There were 307 households, of which 26.7% had children under the age of 18 living with them, 54.1% were married couples living together, 7.5% had a female householder with no husband present, 2.0% had a male householder with no wife present, and 36.5% were non-families. 33.2% of all households were made up of individuals, and 20.8% had someone living alone who was 65 years of age or older. The average household size was 2.22 and the average family size was 2.80.

The median age in the city was 47.7 years. 21.5% of residents were under the age of 18; 5.4% were between the ages of 18 and 24; 21.3% were from 25 to 44; 23.3% were from 45 to 64; and 28.4% were 65 years of age or older. The gender makeup of the city was 48.9% male and 51.1% female.

===2000 census===
As of the census of 2000, there were 855 people, 367 households, and 230 families residing in the city. The population density was 842.2 PD/sqmi. There were 411 housing units at an average density of 404.8 /sqmi. The racial makeup of the city was 98.25% White, 0.35% African American, 0.12% Native American, 0.12% Pacific Islander, and 1.17% from two or more races. Hispanic or Latino of any race were 0.35% of the population.

There were 367 households, out of which 24.8% had children under the age of 18 living with them, 55.0% were married couples living together, 4.4% had a female householder with no husband present, and 37.1% were non-families. 34.3% of all households were made up of individuals, and 24.5% had someone living alone who was 65 years of age or older. The average household size was 2.19 and the average family size was 2.81.

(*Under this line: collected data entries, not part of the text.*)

$ cat src/rtl/macc_psum_requant.sv
// Accumulates NUM_CHUNKS signed MACC partial sums plus a bias into one neuron, then
// requantizes with a rounding arithmetic right shift and clamps to an unsigned 8-bit activation.
module macc_psum_requant #(
   parameter int NUM_INPUTS = 20,
   parameter int NUM_CHUNKS = 4,
   parameter int ACC_WIDTH  = 32,
   localparam int IN_WIDTH  = 17 + $clog2(NUM_INPUTS)
) (
   input  logic                        clk,
   input  logic                        rst_n,
   input  logic signed [IN_WIDTH-1:0]  i_data,
   input  logic                        i_valid,
   input  logic signed [ACC_WIDTH-1:0] i_bias,
   input  logic [4:0]                  i_shift,
   input  logic                        i_clear,
   output logic [7:0]                  o_data,
   output logic                        o_valid,
   output logic                        o_busy,
   output logic                        o_ovf
);

   localparam int CNT_W = (NUM_CHUNKS > 1) ? $clog2(NUM_CHUNKS) : 1;
   localparam logic [CNT_W-1:0] LAST_CNT = CNT_W'(NUM_CHUNKS - 1);

   logic [CNT_W-1:0]            cnt;
   logic signed [ACC_WIDTH-1:0] acc;
   logic signed [ACC_WIDTH-1:0] data_ext;
   logic signed [ACC_WIDTH-1:0] add_a;
   logic signed [ACC_WIDTH-1:0] add_sum;
   logic                        add_ovf;
   logic                        first_beat;
   logic                        last_beat;
   logic                        done1;
   logic [4:0]                  shift1;

   logic signed [ACC_WIDTH:0]   rnd;
   logic signed [ACC_WIDTH:0]   rsum;
   logic signed [ACC_WIDTH:0]   rshift;
   logic signed [ACC_WIDTH:0]   r2;
   logic                        done2;
   logic [7:0]                  clamped;

   // Stage 1 datapath: chunk 0 starts from the bias, later chunks from the running sum.
   always_comb begin
      data_ext   = {{(ACC_WIDTH - IN_WIDTH){i_data[IN_WIDTH-1]}}, i_data};
      first_beat = (cnt == '0);
      last_beat  = (cnt == LAST_CNT);
      add_a      = first_beat ? i_bias : acc;
      add_sum    = add_a + data_ext;
      add_ovf    = (add_a[ACC_WIDTH-1] == data_ext[ACC_WIDTH-1]) &&
                   (add_sum[ACC_WIDTH-1] != add_a[ACC_WIDTH-1]);
   end

   // Stage 2 datapath: one extra bit of headroom keeps the rounding add exact.
   always_comb begin
      rnd = '0;
      if (shift1 != 5'd0) rnd = (ACC_WIDTH + 1)'(1) << (shift1 - 5'd1);
      rsum   = {acc[ACC_WIDTH-1], acc} + rnd;
      rshift = rsum >>> shift1;
   end

   // Stage 3 datapath: negative results clamp to 0, which doubles as ReLU.
   always_comb begin
      clamped = r2[7:0];
      if (r2[ACC_WIDTH])            clamped = 8'd0;
      else if (|r2[ACC_WIDTH-1:8])  clamped = 8'd255;
   end

   always_ff @(posedge clk or negedge rst_n) begin
      if (!rst_n) begin
         cnt    <= '0;
         acc    <= '0;
         o_ovf  <= 1'b0;
         done1  <= 1'b0;
         shift1 <= '0;
      end else if (i_clear) begin
         cnt    <= '0;
         acc    <= '0;
         o_ovf  <= 1'b0;
         done1  <= 1'b0;
         shift1 <= '0;
      end else begin
         done1 <= 1'b0;
         if (i_valid) begin
            acc <= add_sum;
            if (add_ovf) o_ovf <= 1'b1;
            if (last_beat) begin
               cnt    <= '0;
               shift1 <= i_shift;
               done1  <= 1'b1;
            end else begin
               cnt <= cnt + CNT_W'(1);
            end
         end
      end
   end

   always_ff @(posedge clk or negedge rst_n) begin
      if (!rst_n) begin
         done2   <= 1'b0;
         r2      <= '0;
         o_valid <= 1'b0;
         o_data  <= '0;
      end else if (i_clear) begin
         done2   <= 1'b0;
         r2      <= '0;
         o_valid <= 1'b0;
         o_data  <= '0;
      end else begin
         done2   <= done1;
         o_valid <= done2;
         if (done1) r2 <= rshift;
         if (done2) o_data <= clamped;
      end
   end

   assign o_busy = (cnt != '0);

endmodule

$ cat config.mk
export PLATFORM = sky130hd
export DESIGN_NAME = macc_psum_requant
export DESIGN_NICKNAME = d
export VERILOG_FILES = /design/src/rtl/macc_psum_requant.sv
export SDC_FILE = /design/constraint.sdc
export NUM_CORES = 1
export LEC_CHECK = 0
export BUFFER_PORTS_ARGS = -buffer_cell sky130_fd_sc_hd__buf_2
export CORE_MARGIN = 2
export CORE_UTILIZATION = 30
export CTS_CLUSTER_DIAMETER = 60
export CTS_CLUSTER_SIZE = 24
export DETAILED_ROUTE_END_ITERATION = 7
export HOLD_SLACK_MARGIN = 0.02
export PLACE_DENSITY_LB_ADDON = 0.3
export SYNTH_ARGS = -nofsm -noshare
export SYNTH_HDL_FRONTEND = slang
export SYNTH_SLANG_ARGS = --single-unit
$ cat constraint.sdc
create_clock -name clk -period 4.5 [get_ports clk]
set_input_delay 0.675 -clock clk [delete_from_list [all_inputs] [get_ports clk]]
set_output_delay 0.675 -clock clk [all_outputs]
set_load 0.03 [all_outputs]
==> results of run 1 <==
## state kept, by name (all words and copies together), names as in the netlist
signal,cells
acc,32
cnt,2
done1,1
o_data,8
shift1,5
r2,33
o_ovf,1
done2,1
o_valid,1
## stage by stage
step	power, W	cells	hold WS (ns)	util	instance area [sq um]
after detailed placement	0.00202	1630	0.483	0.346	10500
after global routing	0.00307	1666	0.409	0.375	11400
after global placement	0.00202	1630	0.472	0.346	10500
after floorplan	0.00166	1129	0.379	-	9220
final	0.00292	1666	0.338	0.375	11400
after CTS	0.00285	1646	0.377	0.357	10900
## power by group
group | internal, W | total (W) | leakage (nW) | switching [W]
logic | 0.000559 | 0.00123 | 4.08 | 0.000668
registers | 0.000803 | 0.000869 | 1.15 | 0.0000659
clock network | 0.000442 | 0.000822 | 0.153 | 0.000380
total | 0.00180 | 0.00292 | 5.38 | 0.00111
## routing by layer
metal  share of wire  GRT usage  wire length [um]
met1            0.46      0.259             14100
met2            0.47      0.315             14500
met3           0.047     0.0237              1460
met4           0.023     0.0528               700
met5               0          0                 0
## logic make-up (layout without fill, tap and decap cells)
group                      Yosys count  after routing
and+or+nand+nor                    392            392
xor gates and xnor gates            46             46
buffers and inverters               95            236
adders and majority gates           69             69
muxes                              112            112
DFF                                 84             84
AOI/OAI and AO/OA                  331            331
## what timing repair did
item,CTS,global route
pin swaps,2,45
gates cloned,0,1
resized for setup,3,88
endpoints found under the setup margin,6,34
buffers inserted,0,19
## area by class of cell
type                            instances  area [sq um]  area share
Clock buffer                            9           225      0.0197
Clock inverter                          7          81.3     0.00712
Inverter                               36           136      0.0119
Multi-Input combinational cell        950          7130       0.624
Sequential cell                        84          2100       0.184
Tap cell                              396           495      0.0434
Timing Repair Buffer                  184          1250       0.109
## synth_stat cells, types with 6 or more instances
cell type	instances	area (sq um)
nand2b_1	13	81.3
xnor2_1	26	228
nor2b_1	9	56.3
a21oi_1	80	400
or3_1	6	37.5
o22ai_1	7	43.8
nor3_1	40	200
dfrtp_1	84	2100
mux2_2	39	439
inv_1	32	120
a211oi_1	18	135
and2_1	10	62.6
nand2_1	96	360
mux4_2	7	158
a21o_1	32	240
o211ai_1	17	128
mux2i_1	66	661
o21ai_1	8	40.0
o221ai_1	7	61.3
nand3_1	23	115
o31ai_1	10	75.1
o21ai_0	49	245
ha_1	67	838
clkbuf_1	42	158
buf_1	12	45.0
nor4_1	12	75.1
and3_1	9	56.3
xor2_1	19	166
a31oi_1	7	43.8
nor2_1	144	541
a221oi_1	8	70.1
o21a_1	10	75.1
## worst max-delay path: stages (launching register included)
cell and delay (ns):
dfrtp_1 0.40, clkinv_2 0.08, nand2_4 0.07, nor2_4 0.15
xnor2_2 0.15, nand2_2 0.10, buf_6 0.15, nor2_2 0.11
ha_1 0.25, nor2b_2 0.17, o31a_4 0.35, buf_4 0.16
o221a_4 0.22, a211oi_4 0.28, o21ai_2 0.11, xor2_2 0.17
mux4_2 0.54, mux4_2 0.51, a32oi_1 0.18, o21ai_1 0.08
## final timing paths
kind | startpoint | end | slack, ns | cells after the start
setup reg to reg | shift1[1]$_DFFE_PN0P_ | r2[5]$_DFFE_PN0P_ | 0.12 | 19
setup / recovery | shift1[1]$_DFFE_PN0P_ | r2[5]$_DFFE_PN0P_ | 0.12 | 19
min in group clk | r2[23]$_DFFE_PN0P_ | r2[23]$_DFFE_PN0P_ | 0.50 | 2
hold / removal | rst_n | acc[20]$_DFFE_PN0P_ | 0.34 | 1
max in group asynchronous | rst_n | shift1[4]$_DFFE_PN0P_ | 3.13 | 2
hold reg to reg | r2[23]$_DFFE_PN0P_ | r2[23]$_DFFE_PN0P_ | 0.50 | 2
==> run_results.csv, run 1 <==
group,metric,value,unit
run_status,status,"complete, no violations",
grt,grtUsageTotal,0.190,
synth,yosys.cell_types.count,92,
synth,synthXorXnorAreaFrac,0.0446,
sta,setup_tns,0,ns
detailed_routing,viasPerCell,5.51,
worst_setup_path,crit_arrival,4.61,ns
sta,finalSetupViolations,0,
floorplan,initial_core_util,0.302,
floorplan,die_w,179,um
grt,grt_max_degree,63,
floorplan,io_pins,74,
clocking,clk_latency,0.37,ns
cells_and_area,area_growth,24.1,%
synth,ys_ff_latch,84,
synth,synth_mux_area_frac,0.137,
pwr,power.density,255,nW/um^2
synth,synth_adder_area_share,0.0954,
synth,synth_area_per_cell,8.15,sq um
grt,antenna_found_initial,0,
synth,synth-edff-count,0,
pwr,ir_drop,0.182,mV
synth,synth_compound_area_frac,0.256,
clocking,clkSinkCount,84,
grt,grt_pass1_wl,47800,um
detailed_routing,drc,0,
sta,finalMaxSlewViolations,0,
grt,grt_overflow,0,
worst_setup_path,cp_max_fo,6,
placed_design,dpl.hpwl,23900,um
worst_setup_path,end_kind,"flip-flop",
placed_design,pre_cts_slack,-0.0381,ns
run,cap_violations,0,
sta,skew,0.0170,ns
detailed_routing,routed_wirelength,30800,um
pwr,p_leak,5.38,nW
sta,setup_ws,0.122,ns
synth,synth_top_family_by_area,"compound AO/OA/AOI/OAI gates",
clocking,max-clock-path-buffers,2,
synth,synthCells,1129,
grt,grt_pass1_vias,8732,
placed_design,portBuffers,73,
synth,yosysSeqAreaShare,0.228,
cells_and_area,final_common_cell,"nor2_1",
cells_and_area,antenna_cells,0,
clocking,cts_inserted_buffers,9,
floorplan,fp.coreArea,30400,sq um
cells_and_area,fin_nets,1397,
floorplan,std_cell_rows,64,
placed_design,gp_congestion,0.926,
detailed_routing,wl_per_cell,18.5,um
sta,worst_slew_pin_slew,0.794,ns
sta,finalCritPeriodShare,0.973,
sta,period_needed,4.38,ns
synth,ys_dominant_reg_cell,"dfrtp_1",
synth,syn-cell-area,9200,sq um
worst_setup_path,cp.required,4.73,ns
sta,finalHoldViolCount,0,
worst_setup_path,worstSetupStartpointType,"flip-flop",
synth,yosysWarnings,0,
floorplan,die_h,179,um
clocking,clkSlewWorstSetupHoldPaths,0.08,ns
sta,relSlewSlack,0.469,
detailed_routing,first_pass_iters,5,
hold_path,hold_class,"in2async",
cells_and_area,fill_cells,3179,
clocking,cts_tree,"done",
synth,synth_nets,1261,
clocking,cts_root_buf,"clkbuf_16",
detailed_routing,drtIter0Drc,610,
cells_and_area,drive_gt1_frac,0.276,
floorplan,die_area,32100,sq um
clocking,h-tree-depth,3,
detailed_routing,vias,9182,
clocking,cts-hold-fix-buffers,0,
cells_and_area,final_cell_mix,"134 x nor2_1, 105 x buf_4, 90 x nand2_1, 83 x dfrtp_1, 74 x a21oi_1",
synth,yosys.area_share.simple,0.198,
sta,rsz0062_at_grt,"yes",
sta,fmax,228,MHz
synth,synthArstFlopShare,1.00,
worst_setup_path,crit_type,"reg2reg",
detailed_routing,ant_nets,0,
No activity file was read; power rests on OpenSTA's default activity.
==> run 2, diff against run 1 <==
--- a/config.mk
+++ b/config.mk
@@ -7,7 +7,7 @@
 export LEC_CHECK = 0
 export BUFFER_PORTS_ARGS = -buffer_cell sky130_fd_sc_hd__buf_2
 export CORE_MARGIN = 2
-export CORE_UTILIZATION = 30
+export CORE_UTILIZATION = 38
 export CTS_CLUSTER_DIAMETER = 60
 export CTS_CLUSTER_SIZE = 24
 export DETAILED_ROUTE_END_ITERATION = 7
==> constraint.sdc (replaced) <==
create_clock -name clk -period 4.5 [get_ports clk]
set_input_delay 0.225 -clock clk [delete_from_list [all_inputs] [get_ports clk]]
set_output_delay 0.225 -clock clk [all_outputs]
set_load 0.03 [all_outputs]
==> run 2 against run 1 <==
  * Global-route usage increased by 3.4 points
  * Largest power group unchanged
  * Clock skew decreased by 0.0039 ns
  * Register-to-register slack about the same
==> run_results.csv, run 2 (synthesis gave the netlist of run 1 again) <==
group,metric,value,unit
run_status,status,"complete, no violations",
grt,grt_max_degree,62,
sta,skew,0.0131,ns
cells_and_area,final_common_cell,"nor2_1",
worst_setup_path,crit_arrival,4.61,ns
detailed_routing,first_pass_iters,6,
placed_design,portBuffers,73,
floorplan,std_cell_rows,56,
cells_and_area,final_cell_mix,"136 x nor2_1, 89 x buf_4, 88 x nand2_1, 82 x dfrtp_1, 77 x a21oi_1",
floorplan,die_area,25500,sq um
grt,grtUsageTotal,0.224,
floorplan,die_h,160,um
cells_and_area,stdcell_area,11200,sq um
floorplan,fp.coreArea,23600,sq um
clocking,cts_tree,"done",
cells_and_area,drive_gt1_frac,0.266,
worst_setup_path,cp_max_fo,6,
sta,setup_tns,0,ns
worst_setup_path,worstSetupStartpointType,"flip-flop",
detailed_routing,ant_nets,0,
sta,finalHoldViolCount,0,
clocking,cts_root_buf,"clkbuf_16",
sta,holdWs,0.120,ns
hold_path,hold_class,"in2reg",
floorplan,initial_core_util,0.390,
grt,grt_overflow,0,
clocking,cts_inserted_buffers,9,
pwr,power.density,256,nW/um^2
pwr,p_leak,5.26,nW
placed_design,gp_congestion,0.980,
detailed_routing,vias,9255,
clocking,h-tree-depth,3,
cells_and_area,largestRegisters,"r2: 33 flops, acc: 32 flops, o_data: 8 flops",
cells_and_area,area_growth,21.5,%
sta,rsz0062_at_grt,"yes",
placed_design,dpl_cell_area,10400,sq um
clocking,max-clock-path-buffers,2,
sta,finalSetupViolations,0,
grt,grt_pass1_vias,8757,
detailed_routing,drc,0,
sta,relSlewSlack,0.341,
placed_design,dpl.hpwl,22500,um
sta,finalCritPeriodShare,0.971,
grt,grt_pass1_wl,46600,um
detailed_routing,drtIter0Drc,638,
pwr,ir_drop,0.166,mV
sta,worst_slew_pin_slew,0.985,ns
run,cap_violations,0,
clocking,clkSlewWorstSetupHoldPaths,0.08,ns
clocking,clkSinkCount,84,
placed_design,placed_cells,1541,
cells_and_area,instances_no_fill,1574,
worst_setup_path,cp.required,4.74,ns
cells_and_area,fin_nets,1382,
sta,finalMaxSlewViolations,0,
clocking,clk_latency,0.37,ns
cells_and_area,antenna_cells,0,
floorplan,die_w,160,um
cells_and_area,largest_reg_flops,33,
pwr,total_power,0.00286,W
worst_setup_path,crit_type,"reg2reg",
detailed_routing,viasPerCell,5.88,
floorplan,io_pins,74,
sta,fmax,229,MHz
grt,antenna_found_initial,1,
sta,period_needed,4.37,ns
detailed_routing,routed_wirelength,29600,um
detailed_routing,wl_per_cell,18.8,um
worst_setup_path,end_kind,"flip-flop",
cells_and_area,largest-register,"r2",
## run 2: timing repair
| item | in CTS | in global routing |
|---|---|---|
| setup endpoints to repair | 10 | 36 |
| gates cloned | 0 | 1 |
| gates resized for setup | 0 | 85 |
| hold endpoints to repair | 39 | 0 |
| buffers inserted | 0 | 16 |
| hold buffers | 1 | 0 |
| pin swaps | 1 | 26 |
## run 2: worst paths after layout
kind	startpoint	end	slack, ns	cells past startpoint
setup / recovery	shift1[0]$_DFFE_PN0P_	r2[5]$_DFFE_PN0P_	0.13	19
hold / removal	i_shift[4]	shift1[4]$_DFFE_PN0P_	0.12	3
setup reg to reg	shift1[0]$_DFFE_PN0P_	r2[5]$_DFFE_PN0P_	0.13	19
hold reg to reg	r2[29]$_DFFE_PN0P_	r2[29]$_DFFE_PN0P_	0.49	1
max in group asynchronous	rst_n	shift1[3]$_DFFE_PN0P_	3.10	3
min in group asynchronous	rst_n	acc[20]$_DFFE_PN0P_	0.39	2
## run 2: routing by layer
metal  vias up  routed length, um  global-route usage
met4         0                684              0.0612
met3        57               1650              0.0291
met2       321              13900               0.374
met1      4447              13400               0.305
li1       4430                  -                   -
met5         -                  0                   0
## run 2: critical path, stage by stage, from the launching register on
cell and delay (ns):
dfrtp_1 0.39, inv_2 0.09, nand2_4 0.07, nor2_4 0.11
xnor2_2 0.14, nand2_1 0.11, buf_4 0.18, nor2_2 0.12
ha_1 0.27, nor2b_2 0.18, o31a_4 0.31, buf_4 0.14
o221a_2 0.25, a211oi_4 0.24, o21ai_1 0.13, xor2_1 0.19
mux4_2 0.55, mux4_2 0.48, a32oi_1 0.19, o21ai_1 0.09
## run 2: cell type report
class	count	area, sq um
tap	319	399
sequential	84	2100
multi-input combinational	950	7100
clock inverter	7	76.3
clock buffer	9	225
fill	2326	12400
inverter	36	136
timing repair buffer	169	1130
## run 2: stage by stage
stage	worst slack, ns	utilization
2_1_floorplan	0.0116	-
3_3_place_gp	-0.0107	0.439
3_5_place_dp	-0.0569	0.439
4_1_cts	0.00922	0.452
5_1_grt	-0.0729	0.473
6_report	0.129	0.473
## run 2: power by group
part	switching [W]	internal, W	total, W
Sequential	0.0000597	0.000803	0.000862
Clock	0.000408	0.000396	0.000805
Combinational	0.000655	0.000541	0.00120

In the city, the population was spread out, with 20.2% under the age of 18, 8.0% from 18 to 24, 18.7% from 25 to 44, 19.5% from 45 to 64, and 33.6% who were 65 years of age or older. The median age was 46 years. For every 100 females, there were 88.3 males. For every 100 females age 18 and over, there were 85.8 males.

The median income for a household in the city was $28,269, and the median income for a family was $34,545. Males had a median income of $25,167 versus $19,375 for females. The per capita income for the city was $16,078. About 6.8% of families and 10.5% of the population were below the poverty line, including 11.3% of those under age 18 and 16.7% of those age 65 or over.

==Education==
The community and nearby rural areas are served by Vermillion USD 380 public school district.

The Frankfort Wildcats won the Kansas State High School boys basketball class 2A championship in 1973 and the class 1A DII championship in 2012. Frankfort football teams have brought home state titles in 1983 in Class 1A, as well as 1996 in Class 2-1A. Both teams were coached by Larry Schroeder, a member of the KSHSAA Hall of Fame. Frankfort also won the 1A volleyball state championship in both 1986 and 2009.